● **PROBLEM**
Where in the entries below does "registers" appear? Copy every line that has it.

# # #

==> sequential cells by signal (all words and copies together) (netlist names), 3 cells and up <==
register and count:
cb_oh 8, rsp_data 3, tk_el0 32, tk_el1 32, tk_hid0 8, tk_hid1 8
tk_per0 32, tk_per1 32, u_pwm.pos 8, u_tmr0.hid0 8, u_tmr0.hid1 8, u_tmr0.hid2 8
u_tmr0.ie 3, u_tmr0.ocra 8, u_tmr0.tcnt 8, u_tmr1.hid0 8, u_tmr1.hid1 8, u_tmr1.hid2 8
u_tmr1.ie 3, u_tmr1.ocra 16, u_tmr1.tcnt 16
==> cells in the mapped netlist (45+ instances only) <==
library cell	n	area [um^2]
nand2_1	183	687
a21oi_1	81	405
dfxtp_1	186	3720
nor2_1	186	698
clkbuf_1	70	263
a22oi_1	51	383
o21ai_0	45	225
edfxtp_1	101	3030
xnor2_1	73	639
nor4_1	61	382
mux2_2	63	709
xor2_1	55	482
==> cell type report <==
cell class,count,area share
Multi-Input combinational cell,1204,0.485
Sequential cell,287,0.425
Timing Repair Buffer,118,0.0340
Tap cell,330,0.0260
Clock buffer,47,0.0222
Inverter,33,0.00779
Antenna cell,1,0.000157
Source: an optimization exercise on an open RTL-to-GDS flow (aim: small area, a short achievable clock period and few clock cycles per item). Production flows keep margins and buffers that such runs may drop.
For this run, only the layout was checked, not whether the RTL still works.
Power and IR drop assume default switching activity.

==> design.v <==
module tpe_fparse (
    input  wire         clk,
    input  wire         rst,
    input  wire         in_valid,
    input  wire [7:0]   in_data,
    input  wire         in_last,
    output wire         in_ready,
    output reg          out_valid,
    input  wire         out_ready,
    output reg          out_end,
    output reg  [7:0]   out_kind,
    output reg          out_success,
    output reg  [31:0]  out_word,
    output reg  [15:0]  out_period,
    output reg          out_flag,
    output reg  [103:0] out_temps,
    output reg  [15:0]  out_cursor
);
    localparam [7:0]  SYNC0       = 8'hCA;
    localparam [7:0]  SYNC1       = 8'hFE;
    localparam [15:0] CRC_POLY    = 16'h1021;
    localparam [15:0] CRC_INIT    = 16'hFFFF;
    localparam [7:0]  MT_SETID    = 8'h01;
    localparam [7:0]  MT_SETCOLOR = 8'h02;
    localparam [7:0]  MT_SESSION  = 8'h03;
    localparam [7:0]  MT_LOG      = 8'h04;
    localparam [7:0]  MT_SETPRED  = 8'h05;
    localparam [7:0]  MT_OVERTEMP = 8'h06;
    localparam [7:0]  LOG_MIN_LEN      = 8'd17;
    localparam [7:0]  SESSION_MIN_LEN  = 8'd6;
    localparam [7:0]  OVERTEMP_MIN_LEN = 8'd1;
    localparam        PBUF_BYTES  = 17;    
    function [15:0] crc_byte;
        input [15:0] c_in;
        input [7:0]  b;
        reg   [15:0] c;
        integer      i;
        begin
            c = c_in ^ {b, 8'h00};
            for (i = 0; i < 8; i = i + 1)
                c = c[15] ? ((c << 1) ^ CRC_POLY) : (c << 1);
            crc_byte = c;
        end
    endfunction
    reg  [15:0] pos;           
    reg  [15:0] fstart;        
    reg  [8:0]  fidx;          
    reg         stopped;       
    reg  [15:0] crc_rx;
    reg  [15:0] crc;
    reg  [7:0]  mtype;
    reg         success;
    reg  [7:0]  plen;
    reg  [7:0]  pbuf [0:PBUF_BYTES-1];
    reg         end_pending;
    reg  [15:0] end_cursor;
    wire out_free = !out_valid || out_ready;
    assign in_ready = out_free && !end_pending;
    wire take = in_valid && in_ready;
    wire [15:0] crc_next = crc_byte((fidx == 9'd4) ? CRC_INIT : crc, in_data);
    wire [8:0]  pidx     = fidx - 9'd7;            
    wire        type_ok  = (in_data >= MT_SETID) && (in_data <= MT_OVERTEMP);
    reg  [7:0]  p [0:PBUF_BYTES-1];
    integer k;
    always @(*) begin
        for (k = 0; k < PBUF_BYTES; k = k + 1)
            p[k] = (fidx >= 9'd7 && pidx == k) ? in_data : pbuf[k];
    end
    reg  frame_done;
    reg  sync_bad;
    reg  [7:0] cur_len;
    always @(*) begin
        sync_bad   = 1'b0;
        frame_done = 1'b0;
        cur_len    = plen;
        case (fidx)
            9'd0: sync_bad = (in_data != SYNC0);
            9'd1: sync_bad = (in_data != SYNC1);
            9'd4: sync_bad = !type_ok;
            9'd6: begin
                cur_len    = in_data;
                frame_done = (in_data == 8'd0);
            end
            default: frame_done = (fidx >= 9'd7) && (pidx == {1'b0, plen} - 9'd1);
        endcase
    end
    wire crc_good = (crc_next == crc_rx);
    reg  rec_ok;
    always @(*) begin
        case (mtype)
            MT_LOG:      rec_ok = (cur_len >= LOG_MIN_LEN);
            MT_SESSION:  rec_ok = (cur_len >= SESSION_MIN_LEN);
            MT_OVERTEMP: rec_ok = (cur_len >= OVERTEMP_MIN_LEN);
            default:     rec_ok = 1'b1;
        endcase
    end
    wire emit_rec  = take && !stopped && frame_done && crc_good && rec_ok;
    wire frame_ok  = take && !stopped && frame_done && crc_good;
    wire go_stop   = take && !stopped && (sync_bad || (frame_done && !crc_good));
    wire [15:0] cursor_now = frame_ok ? pos + 16'd1 : fstart;
    wire emit_end  = take && in_last;
    always @(posedge clk) begin
        if (rst) begin
            pos         <= 16'd0;
            fstart      <= 16'd0;
            fidx        <= 9'd0;
            stopped     <= 1'b0;
            end_pending <= 1'b0;
            out_valid   <= 1'b0;
        end else begin
            if (out_valid && out_ready)
                out_valid <= 1'b0;
            if (end_pending && out_free) begin
                out_valid   <= 1'b1;
                out_end     <= 1'b1;
                out_cursor  <= end_cursor;
                end_pending <= 1'b0;
            end
            if (take) begin
                if (in_last) begin
                    pos     <= 16'd0;
                    fstart  <= 16'd0;
                    fidx    <= 9'd0;
                    stopped <= 1'b0;
                end else begin
                    pos <= pos + 16'd1;
                    if (go_stop) begin
                        stopped <= 1'b1;
                    end else if (frame_ok) begin
                        fstart <= pos + 16'd1;
                        fidx   <= 9'd0;
                    end else if (!stopped) begin
                        fidx <= fidx + 9'd1;
                    end
                end
                if (!stopped) begin
                    case (fidx)
                        9'd2: crc_rx[7:0]  <= in_data;
                        9'd3: crc_rx[15:8] <= in_data;
                        9'd4: mtype        <= in_data;
                        9'd5: success      <= (in_data != 8'd0);
                        9'd6: plen         <= in_data;
                        default: ;
                    endcase
                    if (fidx >= 9'd4)
                        crc <= crc_next;
                    if (fidx >= 9'd7 && pidx < PBUF_BYTES)
                        pbuf[pidx[4:0]] <= in_data;
                end
                if (emit_rec) begin
                    out_valid   <= 1'b1;
                    out_end     <= 1'b0;
                    out_kind    <= mtype;
                    out_success <= success;
                    out_word    <= {p[3], p[2], p[1], p[0]};
                    out_period  <= {p[5], p[4]};
                    out_flag    <= (p[0] != 8'd0);
                    out_temps   <= {p[16], p[15], p[14], p[13], p[12], p[11], p[10],
                                    p[9], p[8], p[7], p[6], p[5], p[4]};
                    if (emit_end) begin
                        end_pending <= 1'b1;
                        end_cursor  <= cursor_now;
                    end
                end else if (emit_end) begin
                    out_valid  <= 1'b1;
                    out_end    <= 1'b1;
                    out_cursor <= cursor_now;
                end
            end
        end
    end
endmodule
==> run.sh <==
#!/bin/bash
# synth_recipe.tcl (not shown) runs the flow's synth.tcl, then flattens the netlist and writes it again
# the make line also repeats each setting of config.mk as NAME=value (left out here)
make -C /OpenROAD-flow-scripts/flow DESIGN_CONFIG=/design/flow/config.mk WORK_HOME=/design/flow/orfs CLKGATE_MAP_FILE= SYNTH_SCRIPT=/design/flow/synth_recipe.tcl finish
==> config.mk <==
export PLATFORM = sky130hd
export DESIGN_NAME = tpe_fparse
export DESIGN_NICKNAME = tpe_fparse
export VERILOG_FILES = /design/flow/design.v
export SDC_FILE = /design/flow/constraint.sdc
export NUM_CORES = 4
export LEC_CHECK = 0
export CAP_MARGIN = 20
export CORE_MARGIN = 2
export CORE_UTILIZATION = 40
export SLEW_MARGIN = 20
==> constraint.sdc <==
create_clock -name core_clock -period 4.5 [get_ports {clk}]
set_input_delay 0.9000 -clock core_clock [delete_from_list [all_inputs] [get_ports {clk}]]
set_output_delay 0.9000 -clock core_clock [all_outputs]
set_load 0.01 [all_outputs]
==> run notes <==
* Peak per-stage delay on the critical path at 0.56 ns
* Ys async rst share at 0%
* Starting Density at 40.3%
* Clock sink total at 408
* Synth area leaders: edfxtp_1 (62%), mux2_2 (9.3%), dfxtp_1 (5.0%)
* Detail-routed via count per cell at 5.10
* Post-CTS Resized at 0
* Worst-Skew Late Latency at 0.57 ns
* Startpoint types: flip-flop
* Synth Area per Inst at 14.9 um^2
* Biggest area consumer among synthesized cells: edfxtp_1
* Syn_nets at 1,211
* Reg area at 11,800 um^2
* Worst-path fanout max at 13
* Hold Path Class: flip-flop to flip-flop
* Placed cell area at 20,600 um^2
* Port Buffers at 193
* Hpwl dp at 26,800 um
* Fin nets at 1,435
* Fin area at 22,000 um^2
* Relative slew slack at 39.1%
* Crit Path Class: flip-flop to flip-flop
* Top-count cell post-synth: edfxtp_1
* Simple-gate share of the synthesized area at 7.53%
* Main combinational cell family by area after synthesis: multiplexers
* Worst path required time at 4.81 ns
* Outcome: timing/DRC/antenna clean
* Full die area at 45,900 um^2
* Post-synth top flop: edfxtp_1
* Die height at 214 um
* H-Tree Depth at 2
* Compound-Gate Fraction of Synth Area at 4.92%
* Post-route DRC violation count at 0
* Power Density at 357 nW/um^2
* FILL cells at 3,739
* Post-synthesis mux area share at 11.7%
* Seq/Total Area, Yosys at 66.8%
* First-pass DRT Iterations at 4
* Period minus WS final at 3.76 ns
* Crit-path cells: buf_4, ha_1, a2111oi_0, xnor2_1, nand3_1, nor3_1, nand2_1, nor2_1, mux2_2
* Largest delay share family, worst path: simple AND/OR/NAND/NOR gates
* Area of the multi-input gates at 5460 um^2
* Max-Cap Viols at 0
* Element type at the critical path end: flip-flop
* CTS Buffer Depth at 3
* Area fraction of the dominant cell type after synthesis at 61.8%
* Synth Area in XOR/XNOR at 5.78%
* Final hold slack at 0.451 ns
* Wirelength per Cell at 20.0 um
* Core ar. at 43,900 um^2
* Final setup viols at 0
* Worst Max-Slew Pin Slew at 0.909 ns
* Clk root buf: clkbuf_16
* Share of layout cells above drive strength 1 at 21.1%
* GR Overflow Total at 0
* CTS clock-pin slew for the worst setup and hold paths at 0.06 ns
* Hold_buf cts at 0
* Netlist cell types at 69
* Largest net degree at the start of global routing at 41
* Setup TNS at 0 ns
* # IOs at 194
* Synth Register Bits at 408
* Worst VDD drop at 0.303 mV
* Bufs and invs on worst path at 1
* Final Slew Violations at 0
* Yosys warning count at 2
* WP data arrival at 4.07 ns
* CTS Buf Count at 44
* Leak at 7.57 nW
* Post-synth EDFFs at 364
* Number of global-route vias before repair at 10,400
* Worst Skew at 0.0145 ns
* Post-synth top cells: edfxtp_1 (364), mux2_2 (146), nor2_1 (90), xnor2_1 (65), nand2_1 (51)
* Slowest-stage cell, CP: a2111oi_0
* Setup bufs post-CTS at 0
* 1st-iter DRT viols at 651
* Fmax at 0.266 GHz
* Post-synthesis adder-cell area fraction at 0.495%
* RSZ-0062 raised after global routing: no
* Via count at 10,400
* Fin. Hold Viols at 0
* Final wirelength at 40,900 um
* CTS tree: yes
* Antenna violations before repair at 2
* Rows at 77
* Total Routing Usage GR at 17.8%
* Mapped cell area at 17,700 um^2
* P&R area growth vs syn at 24.1%
* Fin crit share at 83.6%
* Wire length of the first global-routing pass at 63,100 um
* Die Span X at 214 um
* Placer Congestion at 0.799
* Antenna-violating nets left at 0
* Mapped Cells at 1,191
-- power by group --
part           switching, mW  total (mW)  internal (mW)
combinational          0.167       0.270          0.103
clock                   1.47        3.43           1.97
sequential            0.0144        4.13           4.12
-- worst reg2reg max path, delay by kind of cell (launching register included) --
kind                     cells  cell delay, ns
flip-flops                   1            0.33
buffers and inverters        1            0.19
adder cells (fa/ha/maj)      1            0.39
XOR/XNOR                     1            0.25
AND/OR/NAND/NOR              4            1.39
multiplexers                 1            0.41
AO/OA/AOI/OAI                1            0.56
-- path summary, 6_finish.rpt --
check / startpoint / endpoint / slack [ns] / cells after the start
hold / removal: mtype[3] / out_kind[3] / 0.45 / 0
hold reg to reg: mtype[3] / out_kind[3] / 0.45 / 0
setup reg to reg: fidx[0] / out_temps[94] / 0.74 / 9
setup / recovery: fidx[0] / out_temps[94] / 0.74 / 9
-- layout make-up --
type                    count  share of cell area, %
diodes                      1                 0.0114
clock buffers              53                   5.29
multi-input cells         678                   24.8
well taps                 592                   3.37
clock inverters            27                  0.957
repair buffers            255                   11.2
flip-flops and latches    408                   53.8
inverters                  28                  0.479
-- layer usage --
metal	routed length, um	part of all wire, %	GRT usage (%)
met5	13	0.032	0
met4	918	2.2	4.61
met3	2020	4.9	3.77
met2	19100	47	28.2
met1	18900	46	24.9
-- cells by family (layout without fill, tap and decap cells) --
group                      Yosys count  in the layout
buffers and inverters              105            363
muxes                              188            188
and+or+nand+nor                    257            257
xor gates and xnor gates            98             98
DFF                                408            408
other                                0              1
AOI/OAI and AO/OA                  128            128
adders and majority gates            7              7
-- per-stage QoR --
step                      util (%)  setup WS [ns]  cells  power, mW
final                         50.0          0.739   2042       7.83
after global routing          50.0          0.300   2041       8.10
after CTS                     50.0          0.775   2041       7.93
after detailed placement      46.9          0.490   1961       4.48
after global placement        46.9          0.535   1961       4.48
after floorplan                  -         -0.727   1191       4.36
-- state kept, by name, summed over array words and instances (netlist names), 8 cells and up --
| name | count |
|---|---|
| out_cursor | 16 |
| pos | 16 |
| fstart | 16 |
| mtype | 8 |
| fidx | 9 |
| out_temps | 104 |
| pbuf | 136 |
| out_word | 32 |
| plen | 8 |
| crc_rx | 16 |
| out_kind | 8 |
| crc | 16 |
| end_cursor | 16 |
-- cell usage in the layout (no fill, tap or decap), types with 8 or more instances in the layout --
cell	count
a21oi_1	23
a22oi_1	10
and3_1	21
buf_12	9
buf_2	8
buf_4	53
clkbuf_16	44
clkdlybuf4s50_1	185
clkinv_1	9
clkinv_2	11
dfxtp_1	44
edfxtp_1	364
inv_1	28
mux2_2	146
mux2i_1	41
nand2_1	51
nand3_1	11
nor2_1	89
nor3_1	13
nor3b_1	9
o21ai_0	22
o21ai_1	15
o2bb2ai_1	15
xnor2_1	63
xor2_1	20

-- port drivers added, routing unchanged --
Ports are ideal in the flow. The routed layout listed here was re-timed in OpenROAD.
Step 1 sets driving cells, clkbuf_16 on the clock port and buf_2 on the other inputs (assumed; they add their load-dependent delay and slew).
Step 2 adds t to the input delays and takes it off the output delays; t is the mean of the earliest and latest rising clock arrival at the registers after step 1. Input paths then give back, and output paths get back, about the clock's delay inside the block.
Three values: ideal ports, drivers, drivers and shift; two values: the first two.
t (ns): 0.615
setup WS [ns]: 0.739 / 0.739 / 0.440
slew at the worst register clock pin (ns): 0.06 / 0.06
After both steps setup and hold are still met in this run. The setup slack of this run moves by 0.000 ns with the drivers and by -0.299 ns with both steps.
Background: an optimization exercise with open tools, aiming at small area. Do not read the settings as production practice. Function was checked by simulation only, so behaviour that the tests miss may differ from the original. Power is estimated from default activity; no workload was simulated.

==> inputs of run B <==
==> flow/design.v (excerpt) <==
module crc_link (
    input  wire        clk,
    input  wire        rst,
    input  wire        op_valid,
    input  wire [3:0]  op_code,
    input  wire [7:0]  op_arg,
    input  wire        tick,
    output wire [5:0]  stat,          
    output wire [2:0]  op_status,
    output reg  [15:0] crc,
    output reg  [2:0]  rx_err,
    output reg  [7:0]  rx_len,
    output wire [15:0] rx_crc_calc,
    output wire [15:0] rx_crc_recv,
    output wire        txm_re,
    output wire [7:0]  txm_addr,
    input  wire [7:0]  txm_rdata,
    output wire        rxm_we,
    output wire [8:0]  rxm_addr,
    output wire [7:0]  rxm_wdata,
    output wire        txd,
    input  wire        rxd
);
clock: 10.0 ns
lec_check: 0
cap_margin: 20
core_margin: 2
core_utilization: 40
slew_margin: 20
standard.sh (not shown) runs the stock make flow with config.mk's settings and CLKGATE_MAP_FILE= SYNTH_SCRIPT=/design/flow/synth_recipe.tcl, a recipe that flattens the netlist after the stock synthesis.
==> flow/flow/run.sh <==
#!/bin/bash
# The standard layout (standard.sh) with these changes to how the layout
# is made:
#  - an area-oriented ABC script (flow/area.abc) maps the combinational logic;
#    the rest of synthesis is synth_recipe.tcl unchanged, so the registers are
#    the standard synthesis's;
#  - yosys's pass-through buffers (insbuf) and the port buffers use the
#    smallest buffer cell, sky130_fd_sc_hd__buf_1;
#  - clock-tree settings for a small clock tree without dummy loads.
# standard.sh's output goes to standard.log here; ORFS keeps each step's log
# under orfs/logs/.
set -euo pipefail
cd "$(dirname "$0")/.."
W=$PWD
export BUFFER_PORTS_ARGS="-buffer_cell sky130_fd_sc_hd__buf_1"
export CTS_ARGS="-sink_clustering_enable -repair_clock_nets -dont_use_dummy_load -sink_clustering_size 25 -sink_clustering_max_diameter 60 -buf_list sky130_fd_sc_hd__clkbuf_8"
{
  printf 'proc abc {args} {\n'
  printf '  set i [lsearch -exact $args -script]\n'
  printf '  if {$i >= 0} { lset args [expr {$i + 1}] %s }\n' "$W/flow/area.abc"
  printf '  yosys abc {*}$args\n}\n'
  cat synth_recipe.tcl
} > own_synth.tcl
sed -e "s|SYNTH_SCRIPT=[^ ]*|SYNTH_SCRIPT=$W/own_synth.tcl MIN_BUF_CELL_AND_PORTS='sky130_fd_sc_hd__buf_1 A X'|" \
  standard.sh > own_standard.sh
grep -q "SYNTH_SCRIPT=$W/own_synth.tcl MIN_BUF" own_standard.sh
bash own_standard.sh > standard.log 2>&1
==> flow/flow/area.abc <==
&get -n
&st
&deepsyn -J 2000 -T 3000
&dch -f
&nf -a -F 8 -A 16
&st
&dch -f
&nf -a -F 8 -A 16
&st
&dch -f
&nf -a -F 8 -A 16
&put
==> run M (differences from run B) <==
--- a/flow/design.v
+++ b/flow/design.v
@@ -176,16 +176,13 @@
     reg  [6:0]  dtim;     
     reg  [15:0] rcrc;
     reg  [7:0]  p1, p2;   
     wire link_err = ferr_flag | ovr_flag;
     assign f_pop  = d_rcv & ~link_err & f_ne;
     wire d_at1    = (dcnt == 9'd1);
-    wire [6:0] de_a   = dcnt[8:2];
-    wire [6:0] de_b   = ~{1'b0, rx_len[7:2]};
-    wire       d_end  = (dcnt[1:0] == rx_len[1:0]) &&
-                        ((de_a ^ de_b) == {de_a[5:0] | de_b[5:0], 1'b0});
+    wire d_end    = (dcnt == {1'b0, rx_len} + 9'd4);
     wire d_badhdr = d_at1 & (p1 != 8'h02);
     wire d_crcen  = (|dcnt[8:2]) & ~d_end;
     wire d_fin    = f_pop & (d_badhdr | d_end);
     wire d_tmo    = tick & (dtim == TIM_LAST) & ~d_fin;
     wire [6:0] dtim_next = {dtim[5:0], ~(dtim[6] ^ dtim[5])};
     wire [2:0] d_verdict = d_badhdr            ? 3'd3 :
==> flow/flow/run.sh (replaced) <==
#!/bin/bash
# The standard layout (standard.sh) with three changes to how the layout is
# made: an area-oriented ABC script for the combinational logic (flow/area.abc,
# everything else in synthesis as synth_recipe.tcl does it), the smallest buffer
# cell for the port buffers, and clock-tree settings for a small clock tree.
set -euo pipefail
cd "$(dirname "$0")/.."
W=$PWD
export BUFFER_PORTS_ARGS="-buffer_cell sky130_fd_sc_hd__buf_1"
export CTS_ARGS="-sink_clustering_enable -repair_clock_nets -dont_use_dummy_load -sink_clustering_size 14 -sink_clustering_max_diameter 40 -buf_list sky130_fd_sc_hd__clkbuf_4"
{
  printf 'proc abc {args} {\n'
  printf '  set i [lsearch -exact $args -script]\n'
  printf '  if {$i >= 0} { lset args [expr {$i + 1}] %s }\n' "$W/flow/area.abc"
  printf '  yosys abc {*}$args\n}\n'
  cat synth_recipe.tcl
} > own_synth.tcl
sed "s|SYNTH_SCRIPT=[^ ]*|SYNTH_SCRIPT=$W/own_synth.tcl|" standard.sh > own_standard.sh
grep -q "SYNTH_SCRIPT=$W/own_synth.tcl" own_standard.sh
bash own_standard.sh > standard.log 2>&1
==> flow/flow/area.abc (replaced) <==
&get -n
&st
&dch
&nf -a -F 4 -A 8
&st
&dch
&nf -a -F 4 -A 8
&st
&dch
&nf -a -F 4 -A 8
&put
==> comparison table <==
|  | run B | run M |
|---|---|---|
| Delay contributed by the slowest stage of the critical path | 0.62 ns | 0.98 ns |
| Tap Cells | 280 | 285 |
| Area of the multi-input gates | 0.003468 sq mm | 0.003918 sq mm |
| Number of fill cells in the layout | 2039 | 2175 |
| Core region area | 0.02169 sq mm | 0.02264 sq mm |
| Total Wirelength | 20150 um | 20830 um |
| Vias per cell | 5.418 | 5.313 |
| Sequential power | 1.00 mW | 0.998 mW |
| Final Worst Setup Slack | 5.338 ns | 5.453 ns |
| Internal power component | 1.204 mW | 1.189 mW |
| Switching Share | 0.2705 | 0.2731 |
| Outcome | timing/DRC/antenna clean | timing/DRC/antenna clean |
| Final critical-path share of the clock period | 0.4662 | 0.4547 |
| Non-filler instance count after layout | 1175 | 1278 |
| Area added between synthesis and finish | 12.48% | 11.87% |
| Endpoint of the worst hold path | rbc[0] | fmem[49] |
| Total power per unit cell area | 166.6 mW/mm^2 | 158.3 mW/mm^2 |
| Reg-to-Reg Start | dcnt[3] | fcnt[1] |
| Met3 wirelength from detailed routing | 1153 um | 1016 um |
| Num CTS Buffers | 19 | 35 |
| Global-route wire length before repair | 32290 um | 33480 um |
| Met2 track demand over resource in global routing | 0.2632 | 0.2573 |
| Number of core rows | 54 | 55 |

==> afterwards: timing with drivers on the ports <==
How much do the figures lean on ideal ports? The routed layouts below were timed once more, with nothing changed but the port constraints.
Step 1: set_driving_cell puts a clkbuf_16 on clk and a buf_2 on each other input, an assumption about the parent block.
Step 2 moves the port delays by t, midway between the first and last clock arrival at a register: inputs arrive t later, outputs are due t later. That takes back most of the time a late clock gives input paths.
Three values: ideal, step 1, step 2; two values: the first two.
run	t (ns)	setup WS [ns]	worst setup path after step 2
run B	0.539	5.338 / 5.298 / 5.421	input to register
run M	0.636	5.453 / 5.410 / 6.046	register to output
After both steps every run listed still meets setup and hold.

# # #

● **TASK ANSWER**
Step 2 adds t to the input delays and takes it off the output delays; t is the mean of the earliest and latest rising clock arrival at the registers after step 1. Input paths then give back, and output paths get back, about the clock's delay inside the block.
#    the rest of synthesis is synth_recipe.tcl unchanged, so the registers are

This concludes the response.